The strengths of our study are that we were the first to investigate and report on the prevalence of antidepressants, anxiolytics, and/or hypnotics use, as well as differences in sociodemographic, comorbidities, T2DM medication, and metabolic status between users and nonusers in people with T2DM. In addition, we conducted this study in large ( > 5000) population from routine care, which represented all people from a certain catchment area in care for their T2DM, thereby omitting possible selection bias. All information has been accurately registered as part of regular care and therefore provides a unique care-based T2DM cohort.
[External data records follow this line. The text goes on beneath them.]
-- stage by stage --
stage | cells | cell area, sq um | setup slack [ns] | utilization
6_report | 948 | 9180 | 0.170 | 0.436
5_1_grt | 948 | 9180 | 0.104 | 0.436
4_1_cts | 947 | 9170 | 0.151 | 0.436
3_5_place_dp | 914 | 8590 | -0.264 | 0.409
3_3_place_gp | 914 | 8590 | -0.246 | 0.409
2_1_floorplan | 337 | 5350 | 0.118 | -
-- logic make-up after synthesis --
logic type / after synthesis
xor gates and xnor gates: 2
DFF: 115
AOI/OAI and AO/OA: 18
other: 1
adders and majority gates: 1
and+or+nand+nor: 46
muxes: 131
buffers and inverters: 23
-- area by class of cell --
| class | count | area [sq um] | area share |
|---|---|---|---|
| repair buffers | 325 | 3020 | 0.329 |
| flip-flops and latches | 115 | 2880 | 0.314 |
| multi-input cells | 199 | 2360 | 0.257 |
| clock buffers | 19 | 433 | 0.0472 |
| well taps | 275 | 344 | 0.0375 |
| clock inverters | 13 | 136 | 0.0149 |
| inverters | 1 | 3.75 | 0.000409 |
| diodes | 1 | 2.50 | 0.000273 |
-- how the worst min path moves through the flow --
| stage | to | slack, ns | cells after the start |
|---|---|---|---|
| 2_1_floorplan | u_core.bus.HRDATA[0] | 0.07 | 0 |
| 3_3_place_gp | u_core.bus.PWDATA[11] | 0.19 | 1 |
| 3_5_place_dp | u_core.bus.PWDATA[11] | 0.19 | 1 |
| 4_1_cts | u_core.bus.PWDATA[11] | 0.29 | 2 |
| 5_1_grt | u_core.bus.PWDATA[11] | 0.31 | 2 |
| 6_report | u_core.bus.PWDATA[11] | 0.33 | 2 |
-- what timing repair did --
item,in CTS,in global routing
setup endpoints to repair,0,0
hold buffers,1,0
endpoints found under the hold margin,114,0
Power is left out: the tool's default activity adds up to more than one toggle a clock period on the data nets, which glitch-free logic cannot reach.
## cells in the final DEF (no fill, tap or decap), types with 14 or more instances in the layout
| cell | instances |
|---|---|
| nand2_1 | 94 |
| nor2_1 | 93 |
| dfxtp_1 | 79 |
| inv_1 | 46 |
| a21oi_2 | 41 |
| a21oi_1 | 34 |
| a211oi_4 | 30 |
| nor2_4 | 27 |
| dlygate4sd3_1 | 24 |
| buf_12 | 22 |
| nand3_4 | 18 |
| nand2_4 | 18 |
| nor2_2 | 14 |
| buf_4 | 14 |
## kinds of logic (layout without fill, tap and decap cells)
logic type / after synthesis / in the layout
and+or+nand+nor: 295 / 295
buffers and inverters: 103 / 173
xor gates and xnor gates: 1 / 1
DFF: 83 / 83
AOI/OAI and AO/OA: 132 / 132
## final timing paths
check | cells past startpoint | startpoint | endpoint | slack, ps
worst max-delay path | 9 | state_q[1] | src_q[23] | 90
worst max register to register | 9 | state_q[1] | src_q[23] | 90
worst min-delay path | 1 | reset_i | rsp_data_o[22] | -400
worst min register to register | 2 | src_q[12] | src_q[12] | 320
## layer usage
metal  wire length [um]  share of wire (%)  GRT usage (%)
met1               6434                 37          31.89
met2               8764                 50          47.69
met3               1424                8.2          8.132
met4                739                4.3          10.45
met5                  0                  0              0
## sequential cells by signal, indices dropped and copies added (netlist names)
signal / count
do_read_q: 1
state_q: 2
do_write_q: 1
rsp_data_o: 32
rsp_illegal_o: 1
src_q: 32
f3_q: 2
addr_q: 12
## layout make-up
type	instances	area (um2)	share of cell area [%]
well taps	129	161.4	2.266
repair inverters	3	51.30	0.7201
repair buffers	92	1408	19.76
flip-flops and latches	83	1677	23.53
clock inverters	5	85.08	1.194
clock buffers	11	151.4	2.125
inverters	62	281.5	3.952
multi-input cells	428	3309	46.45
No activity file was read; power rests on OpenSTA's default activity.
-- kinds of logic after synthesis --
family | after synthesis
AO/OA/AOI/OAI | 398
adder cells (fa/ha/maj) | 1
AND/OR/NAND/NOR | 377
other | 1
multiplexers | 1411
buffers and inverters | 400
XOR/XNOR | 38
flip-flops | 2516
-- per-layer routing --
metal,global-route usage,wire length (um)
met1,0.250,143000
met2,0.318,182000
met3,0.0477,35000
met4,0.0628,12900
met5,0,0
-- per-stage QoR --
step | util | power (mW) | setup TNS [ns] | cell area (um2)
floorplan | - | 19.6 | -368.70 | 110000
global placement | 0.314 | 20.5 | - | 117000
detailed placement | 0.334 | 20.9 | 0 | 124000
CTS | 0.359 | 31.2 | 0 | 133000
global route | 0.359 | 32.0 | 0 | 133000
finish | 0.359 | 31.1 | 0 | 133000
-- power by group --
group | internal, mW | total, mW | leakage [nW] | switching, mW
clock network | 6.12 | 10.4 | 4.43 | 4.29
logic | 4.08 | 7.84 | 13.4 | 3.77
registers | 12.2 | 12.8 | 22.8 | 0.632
$ cat config.mk
export PLATFORM = sky130hd
export DESIGN_NAME = ray_generator
export DESIGN_NICKNAME = d
export VERILOG_FILES = /design/src/rtl/ray_generator.sv
export SDC_FILE = /design/constraint.sdc
export NUM_CORES = 2
export LEC_CHECK = 0
export ABC_AREA = 1
export CORE_MARGIN = 2
export CORE_UTILIZATION = 58
export CTS_CLUSTER_DIAMETER = 40
export DETAILED_ROUTE_END_ITERATION = 8
export PLACE_DENSITY = 0.92
export SLEW_MARGIN = 30
export SYNTH_ARGS = -nofsm -noshare
export SYNTH_HDL_FRONTEND = slang
export SYNTH_SLANG_ARGS = --single-unit
$ cat constraint.sdc
create_clock -name clock -period 3.58 [get_ports clock]
set_input_delay 0.358 -clock clock [delete_from_list [all_inputs] [get_ports clock]]
set_output_delay 0.358 -clock clock [all_outputs]
set_load 0.005 [all_outputs]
We conclude that in our managed, primary care system 17% of all people with T2DM used antidepressants, anxiolytics, and/or hypnotics. Users of antidepressants, anxiolytics, and/or hypnotics were more often female, non-Caucasian, lower educated, and more often treated with insulin.

Additional Points

Novelty Statement. (i) Compared to the prevalence in the general population, use of antidepressants, anxiolytics, and/or hypnotics was only slightly higher in people with T2DM. (ii) No differences in comorbidities and HbA1c were observed between users and nonusers of antidepressants, anxiolytics, and/or hypnotics. (iii) Users of antidepressants, anxiolytics, and/or hypnotics were more frequently treated with insulin.

Competing Interests

The authors declare that there are no competing interests regarding the publication of this paper.

Authors’ Contributions

R. Mast and F. Rutters researched data and wrote the manuscript. S. P. Rauh and A. D. Koopman researched data and reviewed and edited the manuscript. J. G. Hugtenburg, L. Groeneveld, A. P. D. Jansen, A. A. W. A. van der Heijden, M. Bremmer, P. J. Elders, G. Nijpels, and J. M. Dekker reviewed and edited the manuscript. F. Rutters is the guarantor of this work and, as such, had full access to all the data in the study and takes responsibility for the integrity of the data and the accuracy of the data analysis.

Acknowledgments

This study has been made possible by collaboration with the Diabetes Care System West-Friesland. The authors thank all general practitioners in the West-Friesland region for their obliging contributions to the study. They also thank the research assistants and staff of the Hoorn Diabetes Care System for the enormous amount of work they did in collecting all of the data.

Supplementary Materials

Short description Supplementary material:

The New Hoorn Study is a population-based cohort, which is representative for the general Dutch population. Of the eligible participants, 45% agreed to participate, resulting in a population-based cohort of 2807 participants. As this population-based cohort is sampled from the general population within the catchment area of the Diabetes Care System Cohorts, is about the same age, adheres to the same level of care, and shares a study location, nurses, and study protocols, we believe it is the optimal comparison cohort.

In short, this population-based cohort was aged 53.4 ± 6.7 years; similarly to the T2DM cohort about 50% was male, and, however, as it is a population-based cohort only 7.1% had prevalent diabetes according to the WHO criteria.